Biologics in Chronic Rhinosinusitis With Nasal Polyposis

Phase 4

Not yet recruiting

• Conditions: Chronic Sinusitis; Nasal Polyps
• Interventions: Biological: Biologic Agents

• Registration Number: NCT06824649
• Lead Sponsor: Medical University of South Carolina

Brief Summary

The prevalence of Chronic Sinusitis with Nasal Polyps (CRSwNP) in the United States is estimated at roughly 4%, which equates to over 13 million Americans. Until recently, the only medical treatment options available for patients with CRSwNP were corticosteroids, with surgery reserved for medical failure. The development of biologic medications over the last 5 years has revolutionized the treatment of CRSwNP. Three biologic medications have been FDA approved and available for the treatment of CRSwNP: dupilumab, omalizumab, and mepolizumab. However, data from the clinical trials for these drugs do not show universal improvement across all patients with CRSwNP. In fact, there is a wide range of outcomes for patients in these trials.
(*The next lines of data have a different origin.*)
==> src/bounded_list_engine_core_macros.svh <==
// Assertion macros shared by the bounded list engine RTL.
// Needs no other file; define NO_ASSERTIONS to compile them away.
`ifndef BOUNDED_LIST_ENGINE_CORE_MACROS_SVH
`define BOUNDED_LIST_ENGINE_CORE_MACROS_SVH
`ifndef NO_ASSERTIONS
// The consequent must hold in the same cycle as the antecedent.
`define BLC_ASSERT_HOLDS(label, clk, rst, ante, cons) \
   label: assert property (@(posedge clk) disable iff (rst) (ante) |-> (cons)) \
      else $error("bounded list engine: same-cycle check failed");
// The consequent must hold in the cycle after the antecedent.
`define BLC_ASSERT_NEXT(label, clk, rst, ante, cons) \
   label: assert property (@(posedge clk) disable iff (rst) (ante) |=> (cons)) \
      else $error("bounded list engine: next-cycle check failed");
`else
`define BLC_ASSERT_HOLDS(label, clk, rst, ante, cons)
`define BLC_ASSERT_NEXT(label, clk, rst, ante, cons)
`endif
`endif

==> src/blc_pkg.sv <==
// Shared types and constants of the bounded list engine.
// Depends on nothing; every RTL module but blc_ram refers to it by scoped names.
package blc_pkg;

   // List capacity and derived widths.
   localparam int DEPTH = 32;
   localparam int PTR_W = $clog2(DEPTH);
   localparam logic [PTR_W:0] DEPTH_WIDE = (PTR_W + 1)'(DEPTH);

   // Fixed field widths.
   localparam int OPCODE_W = 3;
   localparam int ELEM_W   = 32;
   localparam int INDEX_W  = 5;
   localparam int COUNT_W  = 6;
   localparam logic [COUNT_W-1:0] FULL_COUNT = COUNT_W'(DEPTH);

   // Request opcodes.
   typedef enum logic [OPCODE_W-1:0] {
      OP_PUSH_FRONT = 3'd0,
      OP_PUSH_BACK  = 3'd1,
      OP_POP_FRONT  = 3'd2,
      OP_POP_BACK   = 3'd3,
      OP_REMOVE_AT  = 3'd4,
      OP_REVERSE    = 3'd5,
      OP_DUMP       = 3'd6
   } opcode_type;

   // Result status codes.
   typedef enum logic [1:0] {
      ST_OK    = 2'd0,
      ST_EMPTY = 2'd1,
      ST_FULL  = 2'd2,
      ST_RANGE = 2'd3
   } status_type;

   // Commands handed from the front end to the executor.
   typedef enum logic [2:0] {
      CMD_PUSH_FRONT,
      CMD_PUSH_BACK,
      CMD_POP_FRONT,
      CMD_POP_BACK,
      CMD_REMOVE_AT,
      CMD_REVERSE,
      CMD_DUMP,
      CMD_NOP
   } cmd_kind_type;

   typedef struct packed {
      logic [OPCODE_W-1:0]      opcode;
      logic signed [ELEM_W-1:0] value;
      logic [INDEX_W-1:0]       index;
   } req_word_type;

   typedef struct packed {
      logic signed [ELEM_W-1:0] element;
      logic [COUNT_W-1:0]       count;
      status_type               status;
      logic                     last;
   } rsp_word_type;

   typedef struct packed {
      cmd_kind_type             kind;
      logic signed [ELEM_W-1:0] value;
      logic [INDEX_W-1:0]       index;
   } cmd_word_type;

endpackage

==> src/bounded_list_engine_core.sv <==
// Top level of the bounded list engine: an ordered list of up to 32
// signed words. Depends on blc_pkg, blc_front, blc_back and blc_out_queue.
//
// Usage:
// Requests enter through a queue-style port: a word is taken at a rising
// edge with req_push high and req_full low. Results leave the same way:
// the oldest result sits on rsp_word while rsp_empty is low and is taken
// at an edge with rsp_pop high. Every request gives one result word except
// a dump, which gives one word per element, front first, with last set on
// the final one; a dump of an empty list gives a single empty-status word.
// Flow: the front end queues two requests, the executor carries out one
// at a time and takes no new command before its last result is queued.
// Pushes, pops, reverse and no-ops go from S_IDLE to S_REPLY, which queues
// the result word. Removal at index i moves each element behind it one
// place forward, one RAM read and write per moved element. A dump reads
// the front element, then delivers one element per cycle while the result queue has room.
// Reset empties the list and both queues; the RAM is not cleared.
// When the receiver stalls, up to two results wait in the result queue,
// the executor halts, and req_full rises once the request queue fills.
module bounded_list_engine_core (
   input  logic                  clock,
   input  logic                  reset,
   input  logic                  req_push,
   output logic                  req_full,
   input  blc_pkg::req_word_type req_word,
   output logic                  rsp_empty,
   input  logic                  rsp_pop,
   output blc_pkg::rsp_word_type rsp_word
);

   logic                  cmd_valid;
   logic                  cmd_take;
   blc_pkg::cmd_word_type cmd_word;
   logic                  out_push;
   logic                  out_full;
   blc_pkg::rsp_word_type out_word;

   // Request intake and classification.
   blc_front u_front (
      .clock     (clock),
      .reset     (reset),
      .req_push  (req_push),
      .req_full  (req_full),
      .req_word  (req_word),
      .cmd_valid (cmd_valid),
      .cmd_take  (cmd_take),
      .cmd_word  (cmd_word)
   );

   // List executor.
   blc_back u_back (
      .clock     (clock),
      .reset     (reset),
      .cmd_valid (cmd_valid),
      .cmd_take  (cmd_take),
      .cmd       (cmd_word),
      .out_full  (out_full),
      .out_push  (out_push),
      .out_word  (out_word)
   );

   // Result queue toward the receiver.
   blc_out_queue u_out (
      .clock     (clock),
      .reset     (reset),
      .in_push   (out_push),
      .in_full   (out_full),
      .in_word   (out_word),
      .rsp_empty (rsp_empty),
      .rsp_pop   (rsp_pop),
      .rsp_word  (rsp_word)
   );

endmodule
`src/rtl/core/hlg_pkg.sv`:
```
// shared types and constants for the hysteretic level gate
package hlg_pkg;

  localparam int DEFAULT_BOUNDARY_COUNT = 6;
  localparam int DEFAULT_RAW_BITS       = 12;

  localparam int MAX_BOUNDARIES = 6;
  localparam int SLICE_BITS     = 12;
  localparam int SLICES_PER_REG = 3;
  localparam int CFG_DATA_BITS  = SLICE_BITS * SLICES_PER_REG;
  localparam int CFG_INDEX_BITS = 3;
  localparam int LEVEL_BITS     = 3;
  localparam int COUNT_BITS     = 16;
  localparam int HALF_BITS      = SLICE_BITS - 1;

  localparam logic [LEVEL_BITS-1:0] NEUTRAL_LEVEL = 3'd3;
  localparam logic [LEVEL_BITS-1:0] DRY_LEVEL     = 3'd0;
  localparam logic [LEVEL_BITS-1:0] WET_LEVEL     = 3'd6;

  typedef enum logic [CFG_INDEX_BITS-1:0] {
    REG_BOUNDARIES_LOW  = 3'd0,
    REG_BOUNDARIES_HIGH = 3'd1,
    REG_DEADBAND_WIDTH  = 3'd2,
    REG_SENSOR_RESIST   = 3'd3,
    REG_CONFIRM_DRY     = 3'd4,
    REG_CONFIRM_SOIL    = 3'd5,
    REG_CONFIRM_WET     = 3'd6
  } cfg_reg_t;

  typedef struct packed {
    logic [CFG_DATA_BITS-1:0] boundaries_low;
    logic [CFG_DATA_BITS-1:0] boundaries_high;
    logic [SLICE_BITS-1:0]    deadband_width;
    logic                     resistive_mode;
    logic [COUNT_BITS-1:0]    confirm_dry;
    logic [COUNT_BITS-1:0]    confirm_soil;
    logic [COUNT_BITS-1:0]    confirm_wet;
  } cfg_t;

endpackage

```
`src/rtl/core/hlg_classify.sv`:
```
// level classifier: counts crossed boundaries shifted by the half deadband
module hlg_classify #(
  parameter int BOUNDARY_COUNT = hlg_pkg::DEFAULT_BOUNDARY_COUNT,
  parameter int RAW_BITS       = hlg_pkg::DEFAULT_RAW_BITS
) (
  input  logic [RAW_BITS-1:0]             raw,
  input  logic [hlg_pkg::LEVEL_BITS-1:0]  ref_level,
  input  logic [hlg_pkg::HALF_BITS-1:0]   half,
  input  hlg_pkg::cfg_t                   cfg,
  output logic [hlg_pkg::LEVEL_BITS-1:0]  band
);
  import hlg_pkg::*;

  localparam int CMP_W = (RAW_BITS > SLICE_BITS) ? RAW_BITS + 2 : SLICE_BITS + 2;

  logic [2*CFG_DATA_BITS-1:0] all_bounds;
  logic signed [CMP_W-1:0]    raw_s;
  logic signed [CMP_W-1:0]    half_s;
  logic [BOUNDARY_COUNT-1:0]  crossed;

  assign all_bounds = {cfg.boundaries_high, cfg.boundaries_low};
  assign raw_s      = CMP_W'(raw);
  assign half_s     = CMP_W'(half);

  for (genvar i = 0; i < BOUNDARY_COUNT; i++) begin : g_bound
    logic signed [CMP_W-1:0] b_s;
    logic signed [CMP_W-1:0] eff;
    logic                    below;

    assign b_s   = CMP_W'(all_bounds[i*SLICE_BITS +: SLICE_BITS]);
    assign below = ref_level > LEVEL_BITS'(i);

    assign eff = cfg.resistive_mode ? (below ? (b_s - half_s) : (b_s + half_s))
                                    : (below ? (b_s + half_s) : (b_s - half_s));
    assign crossed[i] = cfg.resistive_mode ? (raw_s > eff) : (raw_s < eff);
  end

  always_comb begin
    band = '0;
    for (int i = 0; i < BOUNDARY_COUNT; i++) begin
      band = band + LEVEL_BITS'(crossed[i]);
    end
  end

endmodule

```
`src/rtl/core/hlg_track.sv`:
```
// committed and pending level with confirmation run counter
module hlg_track (
  input  logic                            clk,
  input  logic                            rst,
  input  logic                            step,
  input  logic                            seed,
  input  logic [hlg_pkg::LEVEL_BITS-1:0]  cand,
  input  hlg_pkg::cfg_t                   cfg,
  output logic [hlg_pkg::LEVEL_BITS-1:0]  committed,
  output logic [hlg_pkg::LEVEL_BITS-1:0]  committed_next
);
  import hlg_pkg::*;

  logic [LEVEL_BITS-1:0] pending;
  logic [LEVEL_BITS-1:0] pending_next;
  logic [COUNT_BITS-1:0] count;
  logic [COUNT_BITS-1:0] count_next;
  logic [COUNT_BITS-1:0] count_inc;
  logic [COUNT_BITS-1:0] run_raw;
  logic [COUNT_BITS-1:0] run_len;

  always_comb begin
    if (cand == DRY_LEVEL) begin
      run_raw = cfg.confirm_dry;
    end else if (cand >= WET_LEVEL) begin
      run_raw = cfg.confirm_wet;
    end else begin
      run_raw = cfg.confirm_soil;
    end
  end

  assign run_len   = (run_raw == '0) ? COUNT_BITS'(1) : run_raw;
  assign count_inc = count + COUNT_BITS'(1);

  always_comb begin
    committed_next = committed;
    pending_next   = pending;
    count_next     = count;
    if (seed) begin
      committed_next = cand;
      pending_next   = cand;
      count_next     = '0;
    end else if (cand == committed) begin
      pending_next = cand;
      count_next   = '0;
    end else if (cand == pending) begin
      if (count_inc >= run_len) begin
        committed_next = cand;
        pending_next   = cand;
        count_next     = '0;
      end else begin
        count_next = count_inc;
      end
    end else begin
      pending_next = cand;
      count_next   = COUNT_BITS'(1);
    end
  end

  always_ff @(posedge clk) begin
    if (rst) begin
      committed <= NEUTRAL_LEVEL;
      pending   <= NEUTRAL_LEVEL;
      count     <= '0;
    end else if (step) begin
      committed <= committed_next;
      pending   <= pending_next;
      count     <= count_next;
    end
  end

endmodule

```
`src/rtl/core/hysteretic_level_gate_core.sv`:
```
// top level of the hysteretic level gate: config registers and pipeline
//
//  channel | signals                            | role
//  in      | in_valid in_ready func raw_value   | sample or seed in
//  out     | out_valid out_ready level          | committed level per sample
//  cfg     | cfg_write cfg_index cfg_data       | register write, no wait
//
// one transfer per cycle in each direction while the result is not stalled;
// an input transfer passes through the input register, then the result register
// the whole classify and confirm update sits between those two registers
// reset clears the level state to the neutral level and loads config defaults
// a stalled result holds; the input register still drains into a free result
module hysteretic_level_gate_core #(
  parameter int BOUNDARY_COUNT = hlg_pkg::DEFAULT_BOUNDARY_COUNT,
  parameter int RAW_BITS       = hlg_pkg::DEFAULT_RAW_BITS
) (
  input  logic                               clk,
  input  logic                               rst,
  input  logic                               in_valid,
  output logic                               in_ready,
  input  logic                               func,
  input  logic [RAW_BITS-1:0]                raw_value,
  output logic                               out_valid,
  input  logic                               out_ready,
  output logic [hlg_pkg::LEVEL_BITS-1:0]     level,
  input  logic                               cfg_write,
  input  logic [hlg_pkg::CFG_INDEX_BITS-1:0] cfg_index,
  input  logic [hlg_pkg::CFG_DATA_BITS-1:0]  cfg_data
);
  import hlg_pkg::*;

  cfg_t                  cfg;
  logic                  s1_valid;
  logic                  s1_func;
  logic [RAW_BITS-1:0]   s1_raw;
  logic                  advance;
  logic [LEVEL_BITS-1:0] committed;
  logic [LEVEL_BITS-1:0] committed_next;
  logic [LEVEL_BITS-1:0] ref_level;
  logic [HALF_BITS-1:0]  half;
  logic [LEVEL_BITS-1:0] cand;

  // config registers
  always_ff @(posedge clk) begin
    if (rst) begin
      cfg.boundaries_low   <= '0;
      cfg.boundaries_high  <= '0;
      cfg.deadband_width   <= '0;
      cfg.resistive_mode   <= 1'b0;
      cfg.confirm_dry      <= COUNT_BITS'(1);
      cfg.confirm_soil     <= COUNT_BITS'(1);
      cfg.confirm_wet      <= COUNT_BITS'(1);
    end else if (cfg_write) begin
      case (cfg_index)
        REG_BOUNDARIES_LOW:  cfg.boundaries_low   <= cfg_data;
        REG_BOUNDARIES_HIGH: cfg.boundaries_high  <= cfg_data;
        REG_DEADBAND_WIDTH:  cfg.deadband_width   <= cfg_data[SLICE_BITS-1:0];
        REG_SENSOR_RESIST:   cfg.resistive_mode   <= cfg_data[0];
        REG_CONFIRM_DRY:     cfg.confirm_dry      <= cfg_data[COUNT_BITS-1:0];
        REG_CONFIRM_SOIL:    cfg.confirm_soil     <= cfg_data[COUNT_BITS-1:0];
        REG_CONFIRM_WET:     cfg.confirm_wet      <= cfg_data[COUNT_BITS-1:0];
        default: ;
      endcase
    end
  end

  // handshake
  assign advance  = s1_valid && (!out_valid || out_ready);
  assign in_ready = !s1_valid || advance;

  // input register
  always_ff @(posedge clk) begin
    if (rst) begin
      s1_valid <= 1'b0;
    end else if (in_ready) begin
      s1_valid <= in_valid;
    end
  end

  always_ff @(posedge clk) begin
    if (in_valid && in_ready) begin
      s1_func <= func;
      s1_raw  <= raw_value;
    end
  end

  // seed classifies against the neutral level with no deadband
  assign ref_level = s1_func ? NEUTRAL_LEVEL : committed;
  assign half      = s1_func ? '0 : cfg.deadband_width[SLICE_BITS-1:1];

  hlg_classify #(
    .BOUNDARY_COUNT(BOUNDARY_COUNT),
    .RAW_BITS(RAW_BITS)
  ) u_classify (
    .raw(s1_raw),
    .ref_level(ref_level),
    .half(half),
    .cfg(cfg),
    .band(cand)
  );

  hlg_track u_track (
    .clk(clk),
    .rst(rst),
    .step(advance),
    .seed(s1_func),
    .cand(cand),
    .cfg(cfg),
    .committed(committed),
    .committed_next(committed_next)
  );

  // result register
  always_ff @(posedge clk) begin
    if (rst) begin
      out_valid <= 1'b0;
    end else if (!out_valid || out_ready) begin
      out_valid <= s1_valid;
    end
  end

  always_ff @(posedge clk) begin
    if (advance) begin
      level <= committed_next;
    end
  end

endmodule

```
The result is that clinicians have no way of knowing which specific biologic would be the best option for any given patient, nor do they know whether biomarkers can be used to predict response to biologics. It is hoped that findings from this study will inform whether any one biologic has superior outcomes to another and whether clinicians can identify patients at baseline who are most likely to improve on biologic therapy.

Detailed Description

Not available

Study Timeline

• Study First Submitted: 2025-02-07
• Study First Submitted QC: 2025-02-07
• Study First Posted: 2025-02-13
• Status Verified: 2025-04
• Last Update Submitted: 2025-04-07
• Last Update Posted: 2025-04-09
• Study Start: 2025-09
• Primary Completion: 2030-02
• Study Completion: 2030-02

Recruitment & Eligibility

• Status: NOT_YET_RECRUITING
• Sex: All
• Target Recruitment: 504

Inclusion Criteria

• Age > 18 years
• Confirmed diagnosis of chronic rhinosinusitis with nasal polyposis using ICAR-21 (International Consensus Statement 20215) criteria
• Bilateral nasal polyposis visible on sinonasal endoscopy
• Nasal polyp score > 5
• Baseline SNOT-22 total score > 30
• Patient elects biologic therapy for the management of CRSwNP
• Capable of receiving all 3 biologic therapy medications.
• Treatment with intranasal mometasone ≥200 μg. once daily (or equivalent of another intranasal corticosteroid) for 1-month prior to baseline visit.

Exclusion Criteria

• Inability or unwillingness of a participant to give written informed consent or comply with study protocol
• Endoscopic sinus surgery within 6-months preceding enrollment / randomization.
• Oral corticosteroid use within 30-days preceding enrollment / randomization.
• Serum IgE level outside the dosing range for omalizumab (i.e., <30 IU/ml. or a weight-based dose with insufficient data to determine dose as per FDA dosing chart)
• Comorbid atopic dermatitis, urticaria, or any other condition that would require a specific biologic per the standard of care.
• Currently pregnant or plan to become pregnant within the 6 months after enrollment / randomization.
• Any previous treatment with any of the 3 biologic medications.
• Comorbid cystic fibrosis, CVID, or ciliary dyskinesia.
• Comorbid systemic inflammatory disorders (e.g., GPA, EGPA, Sarcoidosis, SLE)
• Past or current medical problems or findings from physical examination or laboratory testing that are not listed above, which, in the opinion of the investigator, may pose additional risks for participation in the study, may interfere with the participant's ability to comply with study requirements, or that may impact the quality or interpretation of the data obtained from the study.

Study & Design

• Study Type: INTERVENTIONAL
• Study Design: PARALLEL

Arm && Interventions

Group	Intervention	Description
Dupilumab	Biologic Agents	-
Omalizumab	Biologic Agents	-
Mepolizumab	Biologic Agents	-

Primary Outcome Measures

Name	Time	Method
Disease-Specific Quality of Life	24 weeks	The 22-item SinoNasal Outcome Test (SNOT-22; ©2006, Washington University, St. Louis, MO) will serve as the primary outcome of interest for all study aims/objectives. The SNOT-22 survey is a CRS-specific QOL instrument containing 22 questions (total summarized score range: 0-110) with high internal consistency and high test-retest reliability. The SNOT-22 utilizes Likert scales numbering from 0 ("No problem") to 5 "Problem as bad as it can be"). The SNOT-22 has been shown to discriminate between subjects with CRS and healthy controls, as well as identify significant differences after both medical and surgical treatments.